Vision: define an authoritative plugin capability contract for ourocode

[Q00]

Vision

ourocode should not have to infer installed UserLevel plugin capabilities from prompt text, filesystem layout, or ad hoc shell behavior. It needs an authoritative capability contract from Ouroboros that says which plugins are installed, which commands they expose, what safety state applies, and what artifacts a command may produce.

This builds on proposed scope item 2 in #2: resolving installed plugins and commands through the Ouroboros plugin registry, lockfile, or a stable CLI/MCP surface. The product goal is to make plugin discovery boring, deterministic, and safe enough for both direct ooo <plugin> ... prompts and natural-language routing.

Product direction

Define a stable plugin capability contract that ourocode can consume before dispatching anything. The contract should be owned by Ouroboros plugin metadata or an official Ouroboros CLI/MCP discovery surface, while ourocode uses it as the read-only source of truth for routing and UI decisions.

The contract should answer:

• which UserLevel plugins are installed and available in the current scope
• which commands each plugin exposes, including aliases and descriptions
• what arguments are required, optional, or repeatable
• whether a command is read-only, handoff-producing, or potentially destructive
• what trust or permission state blocks execution
• what output artifacts may be produced, including Seeds, handoff files, reports, and logs
• what remediation message should be shown for missing, untrusted, or incompatible plugins

Why this matters

Without an authoritative contract, every layer has to guess:

• the router guesses whether a natural-language prompt refers to an installed plugin
• the command palette guesses which commands are valid
• dispatch code guesses whether it is safe to execute
• continuation logic guesses where generated artifacts live
• tests end up hardcoding plugin-specific behavior instead of validating a generic interface

A clear contract lets ourocode stay thin: discover capabilities, show them, route to them, and dispatch through the existing Ouroboros trust/firewall boundary.
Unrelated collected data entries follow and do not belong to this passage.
===== src/ratn_front.sv =====
// ----------------------------------------------------------------------------
// ratn_front: input classification and job queue
// Classify each input beat, take magnitudes and sign, and hold jobs in a
// two-entry queue for the back end.
// ----------------------------------------------------------------------------
module ratn_front import ratn_pkg::*; #(
	parameter int WIDTH = 32
) (
	input  logic             clk,
	input  logic             arst_n,
	input  logic             in_valid,
	output logic             in_stall,
	input  logic [WIDTH-1:0] num_in,
	input  logic [WIDTH-1:0] den_in,
	output logic             job_valid,
	input  logic             job_take,
	output job_kind_t        job_kind,
	output logic             job_neg,
	output logic [WIDTH-1:0] job_mn,
	output logic [WIDTH-1:0] job_md
);
	localparam int QW = 2 + 1 + 2 * WIDTH;

	logic [QW-1:0] mem_q [2];
	logic          wr_q, rd_q;
	logic [1:0]    cnt_q;
	logic [QW-1:0] wdata;
	logic [QW-1:0] rdata;
	job_kind_t     kind;
	logic [WIDTH-1:0] mn, md;
	logic          push;

	always_comb begin
		mn = num_in[WIDTH-1] ? (~num_in + 1'b1) : num_in;
		md = den_in[WIDTH-1] ? (~den_in + 1'b1) : den_in;
		if (num_in == '0) kind = KIND_ZERO;
		else if (den_in == '0) kind = KIND_ERROR;
		else kind = KIND_REDUCE;
		wdata = {kind, num_in[WIDTH-1] ^ den_in[WIDTH-1], mn, md};
	end

	assign in_stall = (cnt_q == 2'd2);
	assign push = in_valid && !in_stall;
	assign job_valid = (cnt_q != 2'd0);
	assign rdata = mem_q[rd_q];
	assign job_kind = job_kind_t'(rdata[QW-1 -: 2]);
	assign job_neg  = rdata[2*WIDTH];
	assign job_mn   = rdata[2*WIDTH-1:WIDTH];
	assign job_md   = rdata[WIDTH-1:0];

	always_ff @(posedge clk) begin
		if (push) mem_q[wr_q] <= wdata;
	end

	always_ff @(posedge clk or negedge arst_n) begin
		if (!arst_n) begin
			wr_q  <= 1'b0;
			rd_q  <= 1'b0;
			cnt_q <= 2'd0;
		end else begin
			if (push) wr_q <= ~wr_q;
			if (job_take) rd_q <= ~rd_q;
			cnt_q <= cnt_q + {1'b0, push} - {1'b0, job_take};
		end
	end
endmodule


===== src/ratn_back.sv =====
// ----------------------------------------------------------------------------
// ratn_back: GCD and division engine
// Binary GCD one step a cycle, then two restoring divisions one bit a cycle.
// ----------------------------------------------------------------------------
module ratn_back import ratn_pkg::*; #(
	parameter int WIDTH = 32
) (
	input  logic             clk,
	input  logic             arst_n,
	input  logic             job_valid,
	output logic             job_take,
	input  job_kind_t        job_kind,
	input  logic             job_neg,
	input  logic [WIDTH-1:0] job_mn,
	input  logic [WIDTH-1:0] job_md,
	output logic             out_valid,
	input  logic             out_stall,
	output logic [WIDTH-1:0] num_out,
	output logic [WIDTH-1:0] den_out,
	output logic             div_error
);
	localparam int SW = $clog2(WIDTH + 1);
	localparam int CW = $clog2(WIDTH);

	back_state_t      state_q;
	logic [WIDTH-1:0] a_q, b_q, mn_q, md_q, g_q;
	logic [SW-1:0]    sh_q;
	logic [CW-1:0]    bit_q;
	logic [WIDTH-1:0] quo_q, rem_q, dend_q;
	logic             neg_q;
	logic [WIDTH:0]   trial;
	logic [WIDTH-1:0] rem_sh, diff;
	logic [WIDTH-1:0] big, small_v;

	assign job_take = job_valid && (state_q == ST_IDLE);

	always_comb begin
		rem_sh = {rem_q[WIDTH-2:0], dend_q[bit_q]};
		trial  = {1'b0, rem_sh} - {1'b0, g_q};
		big    = (a_q > b_q) ? a_q : b_q;
		small_v = (a_q > b_q) ? b_q : a_q;
		diff   = big - small_v;
	end

	always_ff @(posedge clk or negedge arst_n) begin
		if (!arst_n) begin
			state_q   <= ST_IDLE;
			out_valid <= 1'b0;
		end else begin
			unique case (state_q)
				ST_IDLE: begin
					if (job_valid) begin
						a_q   <= job_mn;
						b_q   <= job_md;
						mn_q  <= job_mn;
						md_q  <= job_md;
						neg_q <= job_neg;
						sh_q  <= '0;
						if (job_kind == KIND_REDUCE) begin
							state_q <= ST_GCD;
						end else begin
							num_out   <= '0;
							den_out   <= (job_kind == KIND_ZERO) ? WIDTH'(1) : '0;
							div_error <= (job_kind == KIND_ERROR);
							out_valid <= 1'b1;
							state_q   <= ST_OUT;
						end
					end
				end
				ST_GCD: begin
					if (a_q == b_q) begin
						g_q    <= a_q << sh_q;
						dend_q <= mn_q;
						rem_q  <= '0;
						quo_q  <= '0;
						bit_q  <= CW'(WIDTH - 1);
						state_q <= ST_DIVN;
					end else if (!a_q[0] && !b_q[0]) begin
						a_q  <= a_q >> 1;
						b_q  <= b_q >> 1;
						sh_q <= sh_q + 1'b1;
					end else if (!a_q[0]) begin
						a_q <= a_q >> 1;
					end else if (!b_q[0]) begin
						b_q <= b_q >> 1;
					end else begin
						a_q <= small_v;
						b_q <= diff >> 1;
					end
				end
				ST_DIVN, ST_DIVD: begin
					if (!trial[WIDTH] || rem_q[WIDTH-1]) begin
						rem_q <= trial[WIDTH-1:0];
						quo_q <= {quo_q[WIDTH-2:0], 1'b1};
					end else begin
						rem_q <= rem_sh;
						quo_q <= {quo_q[WIDTH-2:0], 1'b0};
					end
					if (bit_q == '0) begin
						if (state_q == ST_DIVN) begin
							// numerator quotient ends here: its last bit goes with quo_q into mn_q
							dend_q  <= md_q;
							bit_q   <= CW'(WIDTH - 1);
							state_q <= ST_DIVD;
						end else begin
							state_q <= ST_OUT;
							out_valid <= 1'b1;
							div_error <= 1'b0;
						end
					end else begin
						bit_q <= bit_q - 1'b1;
					end
					if (state_q == ST_DIVN && bit_q == '0) begin
						rem_q <= '0;
						mn_q  <= {quo_q[WIDTH-2:0],
							(!trial[WIDTH] || rem_q[WIDTH-1])};
					end
					if (state_q == ST_DIVD && bit_q == '0) begin
						den_out <= {quo_q[WIDTH-2:0],
							(!trial[WIDTH] || rem_q[WIDTH-1])};
						if (neg_q) num_out <= ~mn_q + 1'b1;
						else if (mn_q[WIDTH-1]) num_out <= {1'b0, {(WIDTH-1){1'b1}}};
						else num_out <= mn_q;
					end
				end
				ST_OUT: begin
					if (!out_stall) begin
						out_valid <= 1'b0;
						state_q   <= ST_IDLE;
					end
				end
				default: state_q <= ST_IDLE;
			endcase
		end
	end
endmodule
It also keeps plugin authors from needing bespoke ourocode integrations for every workflow.

Relationship to existing issues

• Support natural-language dispatch for installed Ouroboros UserLevel plugins #2 defines the end-to-end UserLevel plugin dispatch experience.
• Build a plugin capability index for intent-driven workflows #5 and Establish a plugin capability registry for natural-language dispatch #8 describe the ourocode-side capability index/registry that would consume this contract.
• Vision: treat plugin run artifacts and continuations as first-class session objects #7 describes the post-dispatch artifact and continuation lifecycle that should use declared artifact metadata.
• docs: rescope userlevel plugin dispatch around SSOT #25 (PR 1/5) #3 documents the first design pass for natural-language UserLevel plugin dispatch.
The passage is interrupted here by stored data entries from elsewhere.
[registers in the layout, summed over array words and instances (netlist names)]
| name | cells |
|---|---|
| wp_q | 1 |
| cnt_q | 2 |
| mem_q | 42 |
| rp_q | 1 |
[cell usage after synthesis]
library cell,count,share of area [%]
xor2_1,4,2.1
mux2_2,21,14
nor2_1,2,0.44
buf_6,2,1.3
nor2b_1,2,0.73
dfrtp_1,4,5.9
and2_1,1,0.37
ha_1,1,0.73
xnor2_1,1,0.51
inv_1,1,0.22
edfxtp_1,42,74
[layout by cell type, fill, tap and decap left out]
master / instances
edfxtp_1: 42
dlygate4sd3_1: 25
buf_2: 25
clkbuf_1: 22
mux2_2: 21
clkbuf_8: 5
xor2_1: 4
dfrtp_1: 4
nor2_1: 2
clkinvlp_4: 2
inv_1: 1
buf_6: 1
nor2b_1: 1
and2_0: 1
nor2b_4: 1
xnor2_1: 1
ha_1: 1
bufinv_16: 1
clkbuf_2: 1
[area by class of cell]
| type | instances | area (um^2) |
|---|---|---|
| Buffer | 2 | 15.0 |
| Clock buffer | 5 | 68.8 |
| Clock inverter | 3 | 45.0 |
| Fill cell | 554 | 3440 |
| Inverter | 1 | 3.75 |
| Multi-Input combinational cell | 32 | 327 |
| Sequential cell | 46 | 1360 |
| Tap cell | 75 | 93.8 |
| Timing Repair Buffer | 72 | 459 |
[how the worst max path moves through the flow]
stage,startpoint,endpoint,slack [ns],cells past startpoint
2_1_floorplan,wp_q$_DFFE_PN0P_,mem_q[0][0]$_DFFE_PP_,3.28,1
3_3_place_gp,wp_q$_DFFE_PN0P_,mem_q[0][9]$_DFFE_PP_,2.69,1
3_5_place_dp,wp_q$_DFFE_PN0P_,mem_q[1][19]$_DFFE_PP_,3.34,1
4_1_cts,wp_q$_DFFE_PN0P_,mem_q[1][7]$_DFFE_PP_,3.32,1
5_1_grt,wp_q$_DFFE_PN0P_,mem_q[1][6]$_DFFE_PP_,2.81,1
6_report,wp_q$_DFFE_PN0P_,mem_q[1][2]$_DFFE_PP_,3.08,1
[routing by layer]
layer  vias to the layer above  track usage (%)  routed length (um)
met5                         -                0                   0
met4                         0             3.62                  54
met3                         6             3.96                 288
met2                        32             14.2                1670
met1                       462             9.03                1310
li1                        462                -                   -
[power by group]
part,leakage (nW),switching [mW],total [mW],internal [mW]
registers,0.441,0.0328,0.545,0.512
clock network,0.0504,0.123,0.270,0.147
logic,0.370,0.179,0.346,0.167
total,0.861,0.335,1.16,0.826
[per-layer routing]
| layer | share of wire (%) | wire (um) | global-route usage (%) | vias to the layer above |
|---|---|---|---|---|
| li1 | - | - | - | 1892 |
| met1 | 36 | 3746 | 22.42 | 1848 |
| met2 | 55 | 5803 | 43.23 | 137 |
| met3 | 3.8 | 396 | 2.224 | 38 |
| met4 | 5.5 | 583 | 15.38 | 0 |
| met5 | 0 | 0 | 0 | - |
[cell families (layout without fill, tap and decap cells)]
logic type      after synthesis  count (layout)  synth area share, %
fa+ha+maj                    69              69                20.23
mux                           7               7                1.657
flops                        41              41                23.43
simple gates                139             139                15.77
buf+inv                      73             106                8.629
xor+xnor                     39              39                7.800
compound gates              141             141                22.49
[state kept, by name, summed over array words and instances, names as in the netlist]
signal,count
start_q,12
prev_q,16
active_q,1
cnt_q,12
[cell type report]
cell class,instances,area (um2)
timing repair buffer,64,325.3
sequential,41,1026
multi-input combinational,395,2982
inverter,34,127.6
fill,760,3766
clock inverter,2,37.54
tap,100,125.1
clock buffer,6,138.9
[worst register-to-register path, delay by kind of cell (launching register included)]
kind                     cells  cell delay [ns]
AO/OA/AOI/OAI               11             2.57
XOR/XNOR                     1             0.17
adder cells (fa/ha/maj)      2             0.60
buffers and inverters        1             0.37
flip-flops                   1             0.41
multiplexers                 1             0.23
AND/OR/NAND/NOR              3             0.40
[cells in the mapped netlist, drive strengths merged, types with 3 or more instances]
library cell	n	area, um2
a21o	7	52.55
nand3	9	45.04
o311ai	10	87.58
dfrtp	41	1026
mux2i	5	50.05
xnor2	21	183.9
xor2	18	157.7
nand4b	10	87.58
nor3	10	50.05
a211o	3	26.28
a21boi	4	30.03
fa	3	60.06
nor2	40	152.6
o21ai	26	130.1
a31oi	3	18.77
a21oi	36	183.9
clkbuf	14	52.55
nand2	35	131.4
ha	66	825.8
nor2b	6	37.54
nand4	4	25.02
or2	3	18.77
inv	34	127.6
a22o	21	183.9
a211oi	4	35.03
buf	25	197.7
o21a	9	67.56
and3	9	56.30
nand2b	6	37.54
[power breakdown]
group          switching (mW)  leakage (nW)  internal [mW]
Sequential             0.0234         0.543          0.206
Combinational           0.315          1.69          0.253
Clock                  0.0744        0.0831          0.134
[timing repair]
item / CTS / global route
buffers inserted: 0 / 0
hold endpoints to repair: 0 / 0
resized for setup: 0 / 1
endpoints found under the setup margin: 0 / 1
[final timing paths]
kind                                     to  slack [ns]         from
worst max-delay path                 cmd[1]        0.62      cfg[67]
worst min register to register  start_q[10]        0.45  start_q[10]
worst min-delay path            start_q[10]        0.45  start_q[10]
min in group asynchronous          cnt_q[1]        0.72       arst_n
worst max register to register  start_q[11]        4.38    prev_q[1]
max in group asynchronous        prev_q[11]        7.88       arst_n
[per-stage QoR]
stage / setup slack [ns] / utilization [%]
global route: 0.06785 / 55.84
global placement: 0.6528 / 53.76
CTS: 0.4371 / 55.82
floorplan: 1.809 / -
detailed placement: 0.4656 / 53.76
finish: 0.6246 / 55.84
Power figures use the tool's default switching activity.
**src/rtl/blr_pkg.sv**
```systemverilog
package blr_pkg;

  // Coordinate width and derived datapath widths
  localparam int COORD_BITS = 12;
  localparam int DELTA_W    = COORD_BITS + 1;  // signed endpoint difference
  localparam int INC_S_W    = COORD_BITS + 2;  // straight increment, 2*|minor|
  localparam int ERR_W      = COORD_BITS + 4;  // signed error term and diagonal increment

  typedef logic signed [COORD_BITS-1:0] coord_t;
  typedef logic signed [ERR_W-1:0]      err_t;
  typedef logic        [INC_S_W-1:0]    inc_s_t;

  // Input opcodes
  typedef enum logic {
    OP_LOAD = 1'b0,
    OP_STEP = 1'b1
  } op_e;

endpackage

```
**src/rtl/bresenham_line_rasterizer.sv**
```systemverilog
// Bresenham line rasterizer.
// Input channel (in_valid_i / in_stall_o): opcode_i = OP_LOAD latches the
// endpoints x_start/y_start and x_end/y_end and sets up the line without a
// result; opcode_i = OP_STEP emits the next raster point of the active line.
// A step with no active line is consumed silently.
// Output channel (out_valid_o / out_stall_i): one transaction per point,
// point_x_o/point_y_o plus last_point_o on the end point, after which the
// line goes inactive. Every point appears once; a zero-length line gives a
// single point flagged last.
// Each point is registered in the output register or, under stall, the skid entry.
// Throughput: one item per cycle while in_stall_o is low; all setup and the error update are one
// pass of logic between the line state registers and the output register.
// The output register is backed by a one-entry skid register, so in_stall_o
// is registered and rises once a point lands in the skid entry while the
// receiver stalls a full output register; it clears the cycle after the
// receiver takes a point.
// Reset clears the active-line flag and both output entries; no line is
// active until the first load.
module bresenham_line_rasterizer
  import blr_pkg::*;
(
  input  logic                         clk_i,
  input  logic                         rst_ni,
  input  logic                         in_valid_i,
  output logic                         in_stall_o,
  input  logic                         opcode_i,
  input  logic signed [COORD_BITS-1:0] x_start_i,
  input  logic signed [COORD_BITS-1:0] y_start_i,
  input  logic signed [COORD_BITS-1:0] x_end_i,
  input  logic signed [COORD_BITS-1:0] y_end_i,
  output logic                         out_valid_o,
  input  logic                         out_stall_i,
  output logic signed [COORD_BITS-1:0] point_x_o,
  output logic signed [COORD_BITS-1:0] point_y_o,
  output logic                         last_point_o
);

  // Line state
  logic   active_q, active_d;
  coord_t cur_x_q, cur_x_d, cur_y_q, cur_y_d;
  coord_t tgt_x_q, tgt_x_d, tgt_y_q, tgt_y_d;
  err_t   err_q, err_d, inc_d_q, inc_d_d;
  inc_s_t inc_s_q, inc_s_d;
  logic   neg_x_q, neg_x_d, neg_y_q, neg_y_d, maj_x_q, maj_x_d;

  // Output register and skid entry
  logic   out_vld_q, out_vld_d, skid_vld_q, skid_vld_d;
  coord_t out_x_q, out_x_d, out_y_q, out_y_d, skid_x_q, skid_x_d, skid_y_q, skid_y_d;
  logic   out_last_q, out_last_d, skid_last_q, skid_last_d;

  logic   in_acc;
  logic   is_load;

  // Load setup signals
  logic signed [DELTA_W-1:0] dx, dy;
  logic [COORD_BITS-1:0]     adx, ady, amaj, amin;
  logic                      ld_maj_x;

  // Step signals
  logic   at_end;
  coord_t step_x, step_y;
  logic   res_vld, res_last;
  coord_t res_x, res_y;
  err_t   inc_s_ext;

  assign in_acc  = in_valid_i && !in_stall_o;
  assign is_load = (opcode_i == OP_LOAD);

  // Endpoint deltas, magnitudes and major axis
  always_comb begin
    dx       = DELTA_W'(x_end_i) - DELTA_W'(x_start_i);
    dy       = DELTA_W'(y_end_i) - DELTA_W'(y_start_i);
    adx      = dx[DELTA_W-1] ? COORD_BITS'(-dx) : COORD_BITS'(dx);
    ady      = dy[DELTA_W-1] ? COORD_BITS'(-dy) : COORD_BITS'(dy);
    ld_maj_x = adx > ady;
    amaj     = ld_maj_x ? adx : ady;
    amin     = ld_maj_x ? ady : adx;
  end

  // Step: end test, axis moves and error update
  always_comb begin
    at_end    = maj_x_q ? (cur_x_q == tgt_x_q) : (cur_y_q == tgt_y_q);
    step_x    = neg_x_q ? cur_x_q - coord_t'(1) : cur_x_q + coord_t'(1);
    step_y    = neg_y_q ? cur_y_q - coord_t'(1) : cur_y_q + coord_t'(1);
    inc_s_ext = err_t'(inc_s_q);
  end

  // Next line state and result of the accepted item
  always_comb begin
    active_d = active_q;
    cur_x_d  = cur_x_q;
    cur_y_d  = cur_y_q;
    tgt_x_d  = tgt_x_q;
    tgt_y_d  = tgt_y_q;
    err_d    = err_q;
    inc_s_d  = inc_s_q;
    inc_d_d  = inc_d_q;
    neg_x_d  = neg_x_q;
    neg_y_d  = neg_y_q;
    maj_x_d  = maj_x_q;
    res_vld  = 1'b0;
    res_last = at_end;
    res_x    = at_end ? tgt_x_q : cur_x_q;
    res_y    = at_end ? tgt_y_q : cur_y_q;
    if (in_acc) begin
      if (is_load) begin
        active_d = 1'b1;
        cur_x_d  = x_start_i;
        cur_y_d  = y_start_i;
        tgt_x_d  = x_end_i;
        tgt_y_d  = y_end_i;
        neg_x_d  = (dx <= 0);
        neg_y_d  = (dy <= 0);
        maj_x_d  = ld_maj_x;
        inc_s_d  = {1'b0, amin, 1'b0};
        err_d    = err_t'({amin, 1'b0}) - err_t'(amaj);
        inc_d_d  = err_t'({amin, 1'b0}) - err_t'({amaj, 1'b0});
      end else if (active_q) begin
        res_vld = 1'b1;
        if (at_end) begin
          active_d = 1'b0;
        end else begin
          // Diagonal move when the error is positive
          if (err_q > 0) begin
            err_d = err_q + inc_d_q;
            if (maj_x_q) begin
              cur_y_d = step_y;
            end else begin
              cur_x_d = step_x;
            end
          end else begin
            err_d = err_q + inc_s_ext;
          end
          if (maj_x_q) begin
            cur_x_d = step_x;
          end else begin
            cur_y_d = step_y;
          end
        end
      end
    end
  end

  // Output register with skid entry
  always_comb begin
    out_vld_d   = out_vld_q;
    out_x_d     = out_x_q;
    out_y_d     = out_y_q;
    out_last_d  = out_last_q;
    skid_vld_d  = skid_vld_q;
    skid_x_d    = skid_x_q;
    skid_y_d    = skid_y_q;
    skid_last_d = skid_last_q;
    if (!out_vld_q || !out_stall_i) begin
      if (skid_vld_q) begin
        out_vld_d   = 1'b1;
        out_x_d     = skid_x_q;
        out_y_d     = skid_y_q;
        out_last_d  = skid_last_q;
        skid_vld_d  = res_vld;
        skid_x_d    = res_x;
        skid_y_d    = res_y;
        skid_last_d = res_last;
      end else begin
        out_vld_d  = res_vld;
        out_x_d    = res_x;
        out_y_d    = res_y;
        out_last_d = res_last;
      end
    end else if (res_vld) begin
      skid_vld_d  = 1'b1;
      skid_x_d    = res_x;
      skid_y_d    = res_y;
      skid_last_d = res_last;
    end
  end

  // Control registers
  always_ff @(posedge clk_i or negedge rst_ni) begin
    if (!rst_ni) begin
      active_q   <= 1'b0;
      out_vld_q  <= 1'b0;
      skid_vld_q <= 1'b0;
    end else begin
      active_q   <= active_d;
      out_vld_q  <= out_vld_d;
      skid_vld_q <= skid_vld_d;
    end
  end

  // Datapath registers
  always_ff @(posedge clk_i) begin
    cur_x_q     <= cur_x_d;
    cur_y_q     <= cur_y_d;
    tgt_x_q     <= tgt_x_d;
    tgt_y_q     <= tgt_y_d;
    err_q       <= err_d;
    inc_s_q     <= inc_s_d;
    inc_d_q     <= inc_d_d;
    neg_x_q     <= neg_x_d;
    neg_y_q     <= neg_y_d;
    maj_x_q     <= maj_x_d;
    out_x_q     <= out_x_d;
    out_y_q     <= out_y_d;
    out_last_q  <= out_last_d;
    skid_x_q    <= skid_x_d;
    skid_y_q    <= skid_y_d;
    skid_last_q <= skid_last_d;
  end

  assign in_stall_o   = skid_vld_q;
  assign out_valid_o  = out_vld_q;
  assign point_x_o    = out_x_q;
  assign point_y_o    = out_y_q;
  assign last_point_o = out_last_q;

endmodule

```
**config.mk**
```make
export PLATFORM = sky130hd
export DESIGN_NAME = bresenham_line_rasterizer
export DESIGN_NICKNAME = d
export VERILOG_FILES = /design/src/rtl/blr_pkg.sv /design/src/rtl/bresenham_line_rasterizer.sv
export SDC_FILE = /design/constraint.sdc
export NUM_CORES = 1
export LEC_CHECK = 0
export BUFFER_PORTS_ARGS = -buffer_cell sky130_fd_sc_hd__buf_2
export CORE_UTILIZATION = 62
export CTS_CLUSTER_DIAMETER = 80
export DETAILED_ROUTE_END_ITERATION = 10
export GPL_ROUTABILITY_DRIVEN = 0
export GPL_TIMING_DRIVEN = 0
export HOLD_SLACK_MARGIN = 0.03
export PLACE_DENSITY = 0.91
export SYNTH_ARGS = -nofsm -noshare
export SYNTH_HDL_FRONTEND = slang
export SYNTH_SLANG_ARGS = --single-unit
```
**constraint.sdc**
```tcl
create_clock -name clk_i -period 12.8 [get_ports clk_i]
set_input_delay 2.56 -clock clk_i [delete_from_list [all_inputs] [get_ports clk_i]]
set_output_delay 2.56 -clock clk_i [all_outputs]
set_load 0.03 [all_outputs]
```
==> flow_metrics.env <==
export IMPL_path_clk_slew_ps=60
export IMPL_synth_mux_area_frac=0.0793
export IMPL_fmax_ghz=0.0828
export IMPL_biggestRegsByFlops="err_q x16, inc_d_q x13"
export IMPL_cp_slowest_cell="a31oi_1"
export IMPL_ctsHoldBuffers=0
export IMPL_fin_nets=1302
export IMPL_cts_setup_buffers=0
export IMPL_vdd_drop_max_mv=0.148
export IMPL_cts_htree_levels=4
export IMPL_cts_sinks=145
export IMPL_hold_path_class="reg2reg"
export IMPL_yosysUniqueCellTypes=91
export IMPL_outcome="finished, violations left"
export IMPL_synth_warnings=0
export IMPL_cts_tree="built"
export IMPL_rsz0062_at_grt="false"
export IMPL_worst_slack_ps=719
export IMPL_fin_setup_tns_ps=0
export IMPL_synth_top_area_frac=0.392
export IMPL_relSlewSlack=0.0975
export IMPL_total_leakage_power_uw=0.00495
export IMPL_synth_xor_area_share=0.0893
export IMPL_fp_dieH_um=134
export IMPL_vias=9245
export IMPL_drtIter0Drc=1210
export IMPL_synth_nets=1202
export IMPL_synth_area_leaders="edfxtp_1 (39%), ha_1 (9.6%), mux2_2 (6.9%)"
export IMPL_routed_wl_um=29600
export IMPL_postRouteAntennaNets=0
export IMPL_antenna_found_initial=1
export IMPL_period_share=0.944
export IMPL_cts_resized_gates=0
export IMPL_dp_final_hpwl_um=21500
export IMPL_syn_area_sq_um=10900
export IMPL_io_buffer_count=78
export IMPL_io_pin_count=80
export IMPL_gr_total_overflow=0
export IMPL_synth_edff_count=142
export IMPL_post_route_min_period_ps=12080
export IMPL_cp_required_ps=12970
export IMPL_synth_top_family_by_area="compound AO/OA/AOI/OAI gates"
export IMPL_row_count=48
export IMPL_largest_reg_flops=16
export IMPL_dr_pass1_iters=9
export IMPL_syn_to_final_growth_pct=12.1
export IMPL_largest_register="err_q"
export IMPL_worstPathArrival_ps=12250
export IMPL_die_area_sq_um=18100
export IMPL_failed_checks="DRC"
export IMPL_via_per_inst=6.61
export IMPL_synthArstFlopShare=0.0207
export IMPL_final_cells=1399
export IMPL_grt_start_max_net_pins=30
export IMPL_avgSynthCellArea_sq_um=10.3
export IMPL_grt_pass1_wl_um=46300
export IMPL_synth_largest_area_cell="edfxtp_1"
export IMPL_synth_ff_type="edfxtp_1"
export IMPL_clkLatencyLatePin_ps=440
export IMPL_post_route_util=0.707
export IMPL_path_class="in2reg"
export IMPL_dp_cells=1366
export IMPL_synth_cells=1060
export IMPL_remaining_drc_errors=1
export IMPL_wl_per_cell_um=21.2
export IMPL_synth_fa_ha_area_frac=0.108
export IMPL_grt_pass1_vias=9132
export IMPL_tightest_slew_ps=1340
export IMPL_numCtsBuffers=17
export IMPL_slowest_delay_ps=710
export IMPL_hold_viol_final=0
export IMPL_holdWs_ps=555
export IMPL_drive_gt1_frac=0.180
export IMPL_die_x_um=134
export IMPL_setup_viol=0
export IMPL_p_per_area_nw_per_um2=257
export IMPL_cp_common_cell="a21oi_1"
export IMPL_yosysSeqAreaShare=0.399
export IMPL_dp_slack_ps=720
export IMPL_synth_compound_gate_area_share=0.167
export IMPL_clockBufferDepth=2
export IMPL_synth_simple_area_share=0.117
export IMPL_max_cap_viol_count=0
export IMPL_grt_util_all_layers=0.336
export IMPL_critPathCaptureType="register"
export IMPL_yosys_register_bits=145
export IMPL_start_util=0.631
export IMPL_maxSlewViolCount=0
export IMPL_core_area_sq_um=17200
export IMPL_crit_fanout=10
export IMPL_cts_root_buffer="clkbuf_16"
export IMPL_finalClockSkew_ps=14.2
export IMPL_cp_start_kind="input port"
This issue is specifically about the cross-boundary contract that should feed those features, not the UI or dispatch implementation itself.

Proposed scope

1. Define the minimum capability schema needed by ourocode for routing, trust display, dispatch payload construction, and artifact continuation.
2. Decide the authoritative source for the schema: registry/lockfile metadata, a stable ouroboros plugin capabilities CLI command, an MCP endpoint, or a combination with clear precedence.
3. Include versioning and compatibility behavior so ourocode can reject unsupported metadata without unsafe fallback execution.
4. Represent trust and permission state explicitly without granting trust or expanding permissions.
5. Represent expected output artifacts generically enough for workflows like superpowers test-driven-development to declare generated seed.md files.
6. Add fixture-based tests that let ourocode validate routing and UI behavior without executing plugin code.

Acceptance criteria

• There is a documented capability contract that ourocode can consume without plugin-specific hardcoding.
• The contract includes plugin identity, command metadata, argument metadata, trust/permission state, risk classification, and expected artifact declarations.
• superpowers commands can be represented by the contract, including read-only commands and handoff-producing workflows.
• Unsupported contract versions produce actionable blocked states rather than falling back to arbitrary shell execution.
• The contract can be tested with static fixtures and does not require executing plugin commands during discovery.
• Future ourocode routing work can use this contract as the only source of plugin command truth.

Non-goals

• Implementing plugin dispatch.
• Building a marketplace or install flow.
• Auto-trusting plugins.
• Replacing the Ouroboros plugin firewall.
• Designing a full artifact browser.